Friday, November 01, 2019

Wound Me Up, Buttercup

For months I've been complaining that Wounds -- the new horror film from Under the Shadow director Babak Anvari starring Armie Hammer and Dakota Johnson, and have you seen Under the Shadow yet, well have ya? -- seemed to be slipping through the cracks, release-wise, and now that I have seen Wounds I can say I understand why. It's not precisely terrible -- these are all talented people involved. It's just one or two degrees off from working, but those one or two degrees, with a project this high-wire, defeats it.

There are moments when it's kind of terrible. There are moments where Armie's called on to sell things I'm not really sure any actor could sell, but they're especially not his particular strong suits -- Armie, despite his ridiculous handsomeness, radiates a shyness, an awareness of always being looked at. I'm not as tall as he is but I recognize this same strain in myself -- we stoop over in order to make other people more comfortable, to not stick out quite as bad. 

This quality worked real well for him in Call Me By Your Name because it made Oliver seem like he was covering something up which he was (until he wasn't), but here in Wounds this douchebag called Will that he's playing shouldn't be as aware of himself as Armie comes off -- this guy's a dumb drunk who's bad for everybody around him and should be played more insidiously poisonous than Armie plays him.

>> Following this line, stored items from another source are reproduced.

[config.mk]
export PLATFORM = sky130hd
export DESIGN_NAME = mt9v034_i2c_master
export DESIGN_NICKNAME = d
export VERILOG_FILES = /design/src/rtl/mt9v034_i2c_master.sv
export SDC_FILE = /design/constraint.sdc
export NUM_CORES = 1
export LEC_CHECK = 0
export ABC_AREA = 0
export BUFFER_PORTS_ARGS = -buffer_cell sky130_fd_sc_hd__buf_2
export CAP_MARGIN = 30
export CORE_MARGIN = 2
export CORE_UTILIZATION = 35
export CTS_BUF_LIST = sky130_fd_sc_hd__clkbuf_8
export CTS_CLUSTER_SIZE = 14
export DETAILED_ROUTE_END_ITERATION = 10
export GPL_ROUTABILITY_DRIVEN = 0
export PLACE_DENSITY = 0.55
export SLEW_MARGIN = 20
export SYNTH_ARGS = -nofsm -noshare
export SYNTH_HDL_FRONTEND = slang
export SYNTH_SLANG_ARGS = --single-unit
[constraint.sdc]
create_clock -name clk -period 5.65 [get_ports clk]
set_input_delay 0.565 -clock clk [delete_from_list [all_inputs] [get_ports clk]]
set_output_delay 0.565 -clock clk [all_outputs]
set_load 0.1 [all_outputs]
[src/rtl/mt9v034_i2c_master.sv]
// I2C register master for the MT9V034 control bus: START, device + register address, DATA_BYTES data bytes
// (repeated START for reads), ACK checking and STOP; SCL = clk/(4*CLK_DIV), one request at a time.
module mt9v034_i2c_master #(
  parameter int unsigned CLK_DIV    = 120,
  parameter logic [6:0]  DEV_ADDR   = 7'h5C,
  parameter int unsigned DATA_BYTES = 2
) (
  input  logic                    clk,
  input  logic                    reset_n,
  input  logic                    start,
  input  logic                    rw,
  input  logic [7:0]              reg_addr,
  input  logic [8*DATA_BYTES-1:0] wdata,
  output logic                    busy,
  output logic                    done,
  output logic                    ack_err,
  output logic [8*DATA_BYTES-1:0] rdata,
  output logic                    scl_o,
  output logic                    sda_o,
  input  logic                    sda_i
);
  localparam int DW   = 8 * DATA_BYTES;
  localparam int DIVW = $clog2(CLK_DIV);
  localparam int BYW  = $clog2(DATA_BYTES) + 1;
  localparam logic [DIVW-1:0] DIV_MAX   = DIVW'(CLK_DIV - 1);
  localparam logic [BYW-1:0]  LAST_BYTE = BYW'(DATA_BYTES - 1);

  typedef enum logic [3:0] {
    S_IDLE, S_START, S_ADDR_W, S_ACK_AW, S_REG, S_ACK_REG, S_WDATA, S_ACK_WD,
    S_RSTART, S_ADDR_R, S_ACK_AR, S_RDATA, S_MACK, S_STOP
  } state_t;

  state_t          state_q;
  logic [DIVW-1:0] div_q;
  logic [1:0]      ph_q;
  logic [2:0]      bit_q;
  logic [BYW-1:0]  byte_q;
  logic [7:0]      tx_q, reg_q;
  logic [DW-1:0]   wdat_q, rx_q, rdata_q;
  logic            rw_q, samp_q, err_q;
  logic            busy_q, done_q, ack_err_q, scl_q, sda_q;
  logic            scl_d, sda_d, tick, slot_end, accept;

  assign tick     = (div_q == DIV_MAX);
  assign slot_end = tick && (ph_q == 2'd3);
  // A request arriving as STOP completes chains straight into the next START with busy held high.
  assign accept   = start && ((state_q == S_IDLE) || (slot_end && state_q == S_STOP));

  always_comb begin
    scl_d = 1'b1;
    sda_d = 1'b1;
    case (state_q)
      S_IDLE:   sda_d = 1'b1;
      S_START:  sda_d = ~ph_q[1];
      S_RSTART: begin scl_d = (ph_q != 2'd0); sda_d = ~ph_q[1]; end
      S_STOP:   begin scl_d = (ph_q != 2'd0); sda_d = ph_q[1];  end
      S_ADDR_W, S_REG, S_WDATA, S_ADDR_R: begin scl_d = ph_q[1]; sda_d = tx_q[7]; end
      S_MACK:   begin scl_d = ph_q[1]; sda_d = (byte_q == LAST_BYTE); end
      default:  scl_d = ph_q[1];
    endcase
  end

  always_ff @(posedge clk) begin
    if (!reset_n) begin
      state_q <= S_IDLE;  div_q  <= '0;  ph_q   <= '0;  bit_q   <= '0;  byte_q <= '0;
      tx_q    <= '0;      reg_q  <= '0;  wdat_q <= '0;  rx_q    <= '0;  rdata_q <= '0;
      rw_q    <= 1'b0;    samp_q <= 1'b1; err_q <= 1'b0;
      busy_q  <= 1'b0;    done_q <= 1'b0; ack_err_q <= 1'b0; scl_q <= 1'b1; sda_q <= 1'b1;
    end else begin
      done_q <= 1'b0;
      scl_q  <= scl_d;
      sda_q  <= sda_d;
      if (state_q != S_IDLE) begin
        div_q <= tick ? '0 : div_q + 1'b1;
        if (tick) ph_q <= ph_q + 1'b1;
        if (tick && ph_q == 2'd2) begin
          samp_q <= sda_i;
          if (state_q == S_RDATA) rx_q <= {rx_q[DW-2:0], sda_i};
        end
        if (slot_end) begin
          case (state_q)
            S_START: begin state_q <= S_ADDR_W; tx_q <= {DEV_ADDR, 1'b0}; end
            S_ADDR_W, S_REG, S_WDATA, S_ADDR_R: begin
              tx_q  <= {tx_q[6:0], 1'b0};
              bit_q <= bit_q + 1'b1;
              if (bit_q == 3'd7) begin
                case (state_q)
                  S_ADDR_W: state_q <= S_ACK_AW;
                  S_REG:    state_q <= S_ACK_REG;
                  S_WDATA:  state_q <= S_ACK_WD;
                  default:  state_q <= S_ACK_AR;
                endcase
              end
            end
            S_ACK_AW, S_ACK_REG, S_ACK_WD, S_ACK_AR: begin
              if (samp_q) begin
                err_q   <= 1'b1;
                state_q <= S_STOP;
              end else begin
                case (state_q)
                  S_ACK_AW: begin state_q <= S_REG; tx_q <= reg_q; end
                  S_ACK_REG: begin
                    if (rw_q) state_q <= S_RSTART;
                    else begin
                      state_q <= S_WDATA;  tx_q <= wdat_q[DW-1 -: 8];
                      wdat_q  <= wdat_q << 8; byte_q <= '0;
                    end
                  end
                  S_ACK_WD: begin
                    if (byte_q == LAST_BYTE) state_q <= S_STOP;
                    else begin
                      state_q <= S_WDATA;  tx_q <= wdat_q[DW-1 -: 8];
                      wdat_q  <= wdat_q << 8; byte_q <= byte_q + 1'b1;
                    end
                  end
                  default: begin state_q <= S_RDATA; byte_q <= '0; end
                endcase
              end
            end
            S_RSTART: begin state_q <= S_ADDR_R; tx_q <= {DEV_ADDR, 1'b1}; end
            S_RDATA: begin
              bit_q <= bit_q + 1'b1;
              if (bit_q == 3'd7) state_q <= S_MACK;
            end
            S_MACK: begin
              if (byte_q == LAST_BYTE) state_q <= S_STOP;
              else begin state_q <= S_RDATA; byte_q <= byte_q + 1'b1; end
            end
            S_STOP: begin
              done_q    <= 1'b1;
              ack_err_q <= err_q;
              if (!err_q && rw_q) rdata_q <= rx_q;
              busy_q    <= 1'b0;
              state_q   <= S_IDLE;
            end
            default: state_q <= S_IDLE;
          endcase
        end
      end
      if (accept) begin
        state_q <= S_START;  busy_q <= 1'b1;  div_q <= '0;  ph_q <= '0;
        bit_q   <= '0;       byte_q <= '0;    err_q <= 1'b0;
        rw_q    <= rw;       reg_q  <= reg_addr; wdat_q <= wdata;
      end
    end
  end

  assign busy    = busy_q;
  assign done    = done_q;
  assign ack_err = ack_err_q;
  assign rdata   = rdata_q;
  assign scl_o   = scl_q;
  assign sda_o   = sda_q;
endmodule

* Yosys cells after proc, flatten, opt, wreduce, memory -nomap -nowiden
Index checks and enable logic that the tools add are counted.
Operators by class: add/sub/neg operators 4, equality and inequality tests 30, mux-type cells 38, bitwise logic cells 2, reductions and logical operators 38
Operator list (number):
- 2-to-1 mux 16 bit | 7
- one-hot mux 16 bit (2 select lines) | 1
- one-hot mux 8 bit (4 select lines) | 1
- equality test 4 bit, second input constant | 6
- 2-to-1 mux 8 bit | 3
- one-hot mux 4 bit (3 select lines) | 2
- one-hot mux 4 bit (6 select lines) | 1
- one-hot mux 8 bit (3 select lines) | 1
- 2-to-1 mux 4 bit | 5
- equality test 4 x 3 -> 1 bit, second input constant | 4
- AND reduction 4 bit | 4
- inequality test 3 bit, second input constant | 5
- AND reduction 3 bit | 5
- AND reduction 7 bit | 2
- nonzero test 2 bit | 6
- equality test 4 x 2 -> 1 bit, second input constant | 2
- 2-to-1 mux 1 bit | 8
- nonzero test 4 bit | 2
- OR reduction 2 bit | 4
- OR reduction 4 bit | 2
- adder 7 x 1 -> 7 bit, second input constant | 1
- equality test 7 bit, second input constant | 1
- 2-to-1 mux 7 bit | 1
- 2-to-1 mux 2 bit | 3
- 24 further kinds | 35
Storage, ports and cells: flip-flop bits (word level) 90, bits of input ports 29, output and inout port bits 21, logic and storage cells 131

* Longest topological paths before layout
Gate-level depths: netlist of run 1.
depth in word-level cells 8, depth in mapped cells 9, depth with buffers taken out 7

* Worst setup path after synthesis of run 1
No wires, ideal clock.
path kind flip-flop to flip-flop, start register div_q[0], end register wdat_q[14], setup time 0.088 ns, data arrival time 2.037 ns, data required time 5.562 ns, setup slack 3.525 ns, stages on the path, launching flop included 8, cell sequence dfxtp_1 > ha_1 > nand4b_2 > or4_4 > a221oi_4 > buf_6 > nor2_1 > a311oi_2
On the way: word-level cells in the longest chain between the ends 7, elaborated cells between the ends (all ways) 14, classes of those cells eq/ne (4); mux (1); reduce/logical (9)
Ends and longest elaborated chain:
- start, declared | RTL line 34 | logic [DIVW-1:0] div_q;
- start signal, assigned | RTL line 74 | div_q <= tick ? '0 : div_q + 1'b1;
- equality test 7 bit * | RTL line 44 | assign tick = (div_q == DIV_MAX);
- logical AND 1 bit * | RTL line 45 | assign slot_end = tick && (ph_q == 2'd3);
- logical AND 1 bit | RTL line 47 | assign accept = start && ((state_q == S_IDLE) || (slot_end && state_q == S_STOP));
- logical OR 1 bit | RTL line 47
- logical AND 1 bit | RTL line 47
- inequality test 3 bit (no source line), or another cell as far along
- AND reduction 7 bit (no source line)
- end signal, assigned | RTL line 113 | wdat_q <= wdat_q << 8; byte_q <= byte_q + 1'b1;
- end signal, assigned | RTL line 143 | rw_q <= rw; reg_q <= reg_addr; wdat_q <= wdata;
- end, declared | RTL line 39 | logic [DW-1:0] wdat_q, rx_q, rdata_q;
Every way passes the cells marked *; elsewhere a longest branch is shown, timed or not. A chain may end at the register's enable or synchronous reset.

* Worst setup path after layout of run 1
start register state_q[3], end register wdat_q[14]
On the way: word-level cells in the longest chain between the ends 7, elaborated cells between the ends (all ways) 25, classes of those cells eq/ne (8); mux (6); reduce/logical (11)
Ends and longest elaborated chain:
- start, declared | RTL line 33 | state_t state_q;
- start signal, assigned | RTL line 65 | state_q <= S_IDLE; div_q <= '0; ph_q <= '0; bit_q <= '0; byte_q <= '0;
- start signal, assigned | RTL line 82 | S_START: begin state_q <= S_ADDR_W; tx_q <= {DEV_ADDR, 1'b0}; end
- start signal, assigned | RTL line 88 | S_ADDR_W: state_q <= S_ACK_AW;
- equality test 4 x 3 -> 1 bit | RTL line 81, 100
- one-hot mux 16 bit (2 select lines) | RTL line 100 | case (state_q)
- 2-to-1 mux 16 bit | RTL line 96 | if (samp_q) begin
- 2-to-1 mux 16 bit | RTL line 81 | case (state_q)
- 2-to-1 mux 16 bit | RTL line 80 | if (slot_end) begin
- 2-to-1 mux 16 bit | RTL line 73 | if (state_q != S_IDLE) begin
- 2-to-1 mux 16 bit | RTL line 140 | if (accept) begin
Several ways; a longest one is shown, not always the timed one. The select of a mux whose other input is x is not followed.

==> flow_summary.ini, run 1 <==
[outcome]
status = finished clean

[synth]
synth-edff-count = 0
synth_top_area_cell = dfxtp_1
synth_area_um2 = 4198
ys_types = 61
synth_ff_type = dfxtp_1
yosysSeqAreaShare_pct = 42.92
synth_area_per_cell_um2 = 8.567
synth_cells = 490
synthesis.nets = 525
synth.top_cell.area_share_pct = 42.92
synth_warnings = 0
synth_common_cells = 90 x dfxtp_1, 72 x nand2_1, 69 x nor2_1
yosys-top-cells-area = dfxtp_1 43%, mux2i_1 8.8%, nand2_1 6.4%
synth-async-reset-ratio_pct = 0
synthMostInstantiatedCell = dfxtp_1
synth.ff_latch_count = 90

[grt]
grt_pass1_vias = 3420
grt_overflow = 0
track_usage_pct = 16.51
antenna_found_initial = 0
grt_pass1_wl_mm = 17.08
grt_max_degree = 70

[timing]
fmax_mhz = 360.2
fin_setup_tns_ps = 0
slew_violations = 0
report.final.hold_viol_count = 0
rsz0062_at_grt = false
fin_crit_sh_pct = 49.14
worstMarginPinSlew_ps = 858.2
skew_ps = 10.60
slew_headroom_pct = 42.71
finalCriticalPeriod_ps = 2776
setup_viol = 0

[clock_network]
cts_max_path_buffers = 2
htreeDepth = 3
cts_setup_buffers = 0
cts_tree = done
cts_sinks = 90
clock_latency_ps = 380
cts-root-buf = clkbuf_8
numCtsBuffers = 9
cts_resized = 0
cts.reportedPaths.clkPinSlew_ps = 90
hold_buffers = 0

[drt]
drt_wl_total_mm = 9.953
ant_nets = 0
route.detailed.drc = 0
vias_per_cell = 5.280
wire_per_inst_um = 14.83
detail_route.first_pass.iterations = 4
vias = 3543
drt_iter0_markers = 195

[floorplanning]
die_y_um = 113.5
start_util_pct = 36.30
core_area_um2 = 11560
row_count = 39
die_w_um = 113.5
dieArea_um2 = 12890
ios = 50

[critical_path]
start_kind = flop
end_kind = flop
crit_arrival_ps = 3070
crit_required_ps = 5950
reg2reg_slack_ps = 2870
reg2regPathDepth = 5
cp_max_fo = 27
crit_type = flop to flop
r2r-start = state_q[3]
r2r-end = wdat_q[14]

[power]
power.leakage_nw = 2.013
peakVddDrop_mv = 0.1934
cellPowerDensity_nw_per_um2 = 250.1

[final_layout]
nNetsFinal = 558
drive_gt1_share_pct = 15.72
antennaDiodeCount = 0
post-route-util_pct = 40.54
areaGrowthSynthToFinish_pct = 11.68

[place]
port-buffer-count = 49
dp_hpwl_mm = 6.831

[worst_hold_path]
whs_path_depth = 3
holdPathEnd = reg_q[5]
hold_path_class = primary input to flop
hp-start = reg_addr[5]

[flow_run]
max_cap_viol_count = 0
==> flip-flops by register name, summed over array words and instances (netlist names), 2 cells and up <==
register and cells:
div_q 7, rdata 16, reg_q 8, bit_q 3
rx_q 16, wdat_q 16, tx_q 8, ph_q 2
byte_q 2, state_q 4
==> cell usage in the layout, fill, tap and decap left out, types with 4 or more instances in the layout <==
master	instances
nor2b_1	7
nand2b_1	5
dfxtp_1	89
mux2i_1	37
clkbuf_8	10
nand3_1	7
a31oi_1	6
ha_1	6
nor3_1	7
a21oi_1	43
nand3b_1	4
buf_2	49
o21ai_0	15
a311oi_1	11
buf_4	4
a211oi_1	5
nand2_1	72
a22oi_1	9
nor2_1	69
inv_1	7
==> area by class of cell <==
type                       instances  area (um^2)
clock buffer                      10        137.6
clock inverter                     6        47.55
fill                            1198         6877
inverter                           8        30.03
multi-input combinational        361         2216
sequential                        90         1803
tap                              143        178.9
timing repair buffer              53        275.3
==> worst max path at each step <==
stage / startpoint / end / depth (start not counted)
after global placement: state_q[2] / wdat_q[13] / 5
after floorplan: div_q[0] / wdat_q[14] / 7
after CTS: state_q[2] / wdat_q[14] / 5
after detailed placement: state_q[2] / wdat_q[14] / 5
after global routing: state_q[0] / wdat_q[14] / 5
final: state_q[3] / wdat_q[14] / 5
==> worst max-delay path, cell delays in order (launching register included) <==
cell and delay [ps]:
dfxtp_1 890, nand2_1 210, nor4_1 470, o21a_1 720, nand2_1 150, a311oi_2 260
==> per-stage QoR <==
| step | cell area [um^2] | power, mW | setup WS [ps] | cells | hold slack [ps] |
|---|---|---|---|---|---|
| after CTS | 4687 | 1.185 | 2685 | 671 | 407.8 |
| after global placement | 4502 | 0.7667 | 2843 | 655 | 443.7 |
| after detailed placement | 4502 | 0.7672 | 2695 | 655 | 448.7 |
| after global routing | 4688 | 1.226 | 2480 | 671 | 424.6 |
| final | 4688 | 1.172 | 2874 | 671 | 419.9 |
| after floorplan | 4198 | 0.7402 | 3525 | 490 | 432.9 |
==> cells by family after synthesis <==
logic type | synth area share [%]
and+or+nand+nor | 21.28
AOI/OAI and AO/OA | 19.37
DFF | 42.92
buffers and inverters | 4.292
muxes | 9.091
xor gates and xnor gates | 1.252
adders and majority gates | 1.788
==> metal layers <==
layer / wire length, um / GRT usage, %
met3: 556 / 4.463
met2: 4362 / 24.83
met5: 0 / 0
met4: 152 / 5.366
met1: 4882 / 23.05
==> where the power goes <==
group / leakage [nW] / total [mW] / internal (mW) / switching, mW
Combinational: 1.19 / 0.0881 / 0.0313 / 0.0569
Sequential: 0.730 / 0.663 / 0.649 / 0.0143
Clock: 0.0933 / 0.421 / 0.176 / 0.245
Total: 2.01 / 1.17 / 0.856 / 0.317
(Power assumes the default switching activity.)
==> run 2, diff against run 1 <==
--- a/config.mk
+++ b/config.mk
@@ -5,7 +5,7 @@
 export SDC_FILE = /design/constraint.sdc
 export NUM_CORES = 1
 export LEC_CHECK = 0
-export ABC_AREA = 0
+export ABC_AREA = 1
 export BUFFER_PORTS_ARGS = -buffer_cell sky130_fd_sc_hd__buf_2
 export CAP_MARGIN = 30
 export CORE_MARGIN = 2
==> constraint.sdc (replaced) <==
create_clock -name clk -period 2.7 [get_ports clk]
set_input_delay 0.27 -clock clk [delete_from_list [all_inputs] [get_ports clk]]
set_output_delay 0.27 -clock clk [all_outputs]
set_load 0.1 [all_outputs]
==> run 2 against run 1 <==
  * The flow now finishes with violations (DRC)
  * Clock power is 120% higher
  * Global-route usage is 1.1 points lower
  * Fmax up 39%
  * Die area down 0.61%
  * Power grew 120%
  * Core utilization up 0.57 points
  * Sequential power up 110%
  * Flip-flop and latch count did not move
  * Clock skew hardly changed
  * Largest cell class unchanged
==> flow_summary.ini, run 2 <==
[grt]
grt_pass1_wl_mm = 16.05
antenna_found_initial = 0
grt_overflow = 0
track_usage_pct = 15.41
grt_max_degree = 57
grt_pass1_vias = 3522

[final_layout]
nNetsFinal = 699
antennaDiodeCount = 0
final_area_um2 = 4735
areaGrowthSynthToFinish_pct = 13.50
final_common_cell = nand2_1
drive_gt1_share_pct = 14.35
post-route-util_pct = 41.11
final_cell_mix = 158 x nand2_1, 90 x dfxtp_1, 86 x nor2_1

[critical_path]
cp_max_fo = 18
startpoint = state_q[0]
start_kind = flop
end_kind = flop
crit_arrival_ps = 2310
r2r-start = state_q[0]
crit_type = flop to flop
crit_required_ps = 3010
reg2regPathDepth = 9

[clock_network]
cts_setup_buffers = 0
cts-root-buf = clkbuf_8
cts_resized = 0
cts_tree = done
numCtsBuffers = 9
cts.reportedPaths.clkPinSlew_ps = 90
clock_latency_ps = 370
cts_max_path_buffers = 2
htreeDepth = 3
cts_sinks = 90
hold_buffers = 0

[worst_hold_path]
hold_path_class = primary input to flop
hp-start = reg_addr[1]
whs_path_depth = 3

[synth]
synth-edff-count = 0
yosysSeqAreaShare_pct = 43.19
synth_common_cells = 158 x nand2_1, 90 x dfxtp_1, 86 x nor2_1
synth.top_cell.area_share_pct = 43.19
synth_cells = 619
synthesis.nets = 654
synth_top_area_cell = dfxtp_1
synth-async-reset-ratio_pct = 0
synth.ff_latch_count = 90
yosys-top-cells-area = dfxtp_1 43%, nand2_1 14%, nor2_1 7.7%
ys_types = 31
synth_warnings = 0
synth_area_per_cell_um2 = 6.739
synth_ff_type = dfxtp_1
synth_area_um2 = 4172
synthMostInstantiatedCell = nand2_1

[floorplanning]
start_util_pct = 36.22
die_w_um = 113.2
ios = 50
core_area_um2 = 11520
row_count = 39
die_y_um = 113.2
dieArea_um2 = 12810

[timing]
slew_headroom_pct = 67.47
finalCriticalPeriod_ps = 2001
setup_viol = 0
skew_ps = 10.25
slew_violations = 0
worstMarginPinSlew_ps = 487.9
report.final.hold_viol_count = 0
fin_setup_tns_ps = 0
fin_crit_sh_pct = 74.09
fmax_mhz = 499.9
rsz0062_at_grt = false

[power]
power.leakage_nw = 2.137
cellPowerDensity_nw_per_um2 = 534.9
peakVddDrop_mv = 0.2428
power_mw = 2.533

[drt]
ant_nets = 0
vias = 3801
wire_per_inst_um = 11.67
vias_per_cell = 4.681
drt_iter0_markers = 323
detail_route.first_pass.iterations = 7
drt_wl_total_mm = 9.479
route.detailed.drc = 4

[place]
dp_hpwl_mm = 6.929
place_area_um2 = 4534
port-buffer-count = 49

[flow_run]
max_cap_viol_count = 0

[outcome]
status = finished, violations left
violations = DRC
-- run 2: final timing paths --
kind / end / slack (ps)
worst max-delay path: wdat_q[8] / 700
worst min-delay path: reg_q[1] / 120
worst max register to register: wdat_q[8] / 700
worst min register to register: rdata[11] / 450
-- run 2: per-layer routing --
layer	vias to the layer above	wire (um)	track usage (%)
li1	2049	-	-
met1	1656	4778	20.94
met2	87	4026	23.15
met3	9	546	4.553
met4	0	127	5.691
met5	-	0	0
-- run 2: cell type report --
class	instances	area, um^2
Fill cell	1260	6782
Multi-Input combinational cell	423	1944
Sequential cell	90	1802
Inverter	85	319.1
Timing Repair Buffer	55	290.3
Tap cell	143	178.9
Clock buffer	9	123.9
Clock inverter	7	76.32
-- run 2: through the flow --
step / hold slack (ps) / std cells / setup WS [ps]
floorplan: 404.9 / 619 / 1106
global placement: 431.8 / 796 / 674.8
detailed placement: 435.5 / 796 / 720.6
CTS: 103.1 / 812 / 700.0
global route: 106.1 / 812 / 514.8
finish: 121.1 / 812 / 699.4
-- run 2: kinds of logic (layout without fill, tap and decap cells) --
group                      count (synthesis)  count (layout)  synth area share, %
AOI/OAI and AO/OA                        117             117                14.61
xor gates and xnor gates                   1               1               0.2100
adders and majority gates                  6               6                1.800
buffers and inverters                    106             156                10.20
DFF                                       90              90                43.19
and+or+nand+nor                          299             299                29.99
-- run 2: worst max-delay path, cell delays in order, from the launching register on --
cell and delay, ps:
dfxtp_1 470, nand2_1 230, nor2_4 170, nand4_1 220
nand2_2 290, buf_4 270, nand2_1 70, nand2_1 70
nor2_1 40, nor2_1 100
-- run 2: power breakdown --
part / switching [mW] / leakage (nW) / total [mW] / internal, mW
logic: 0.139 / 1.30 / 0.207 / 0.0677
clock network: 0.508 / 0.102 / 0.944 / 0.436
registers: 0.0201 / 0.730 / 1.38 / 1.36
total: 0.668 / 2.14 / 2.53 / 1.87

Lord knows I can't stand Miles Teller but Miles Teller is more the type needed for this, precisely because I can't stand him.

That's not all on Armie; Anvari doesn't really help Armie out, holding his camera on those weaker moments, and in return a vacuum opens up in the film where a real loathing should be humming -- the central relationship between Will and his girlfriend Carrie (Dakota Johnson) is unraveling and that should feel way more fraught than it does. Instead we get some amusing sniping back and forth at the kitchen table when these scenes need to sting, to be dark and leave welts, and tear asunder. (That said I said about five times I wanted to turn Dakota's terrific line readings into ringtones; she does what she can with a severely underwritten role).

The frustrating thing is you can see that one or two degrees to the side where the movie they wanted to make lives, and there are terrific moments that crawl around that thing -- all the stuff with Brad William Henke is weird and dangerous and grossly effective, up to and including the film's out-there mouth-hanging climax. As admitted on this site before my number one fear is insects so in that sense this shit worked on me; I was fidgeting and squirming, scratching myself and saying out loud "HELL NO" sporadically from start to skittering finish.

1 comment:

Anonymous said...

A fair assessment of Wound I think. I might say I was "wounded" with disappointment. It should have been better although there was much to um.....respect about it. I must disagree with you however in your feelings about Hammer:"more insidiously poisonous than Armie plays him". With a more unlikable actor like Teller (I don't know why he is unlikable but something about him has always put me off) would have made the character so annoyingly unsympathetic that I would have probably given up on the film altogether never finishing it.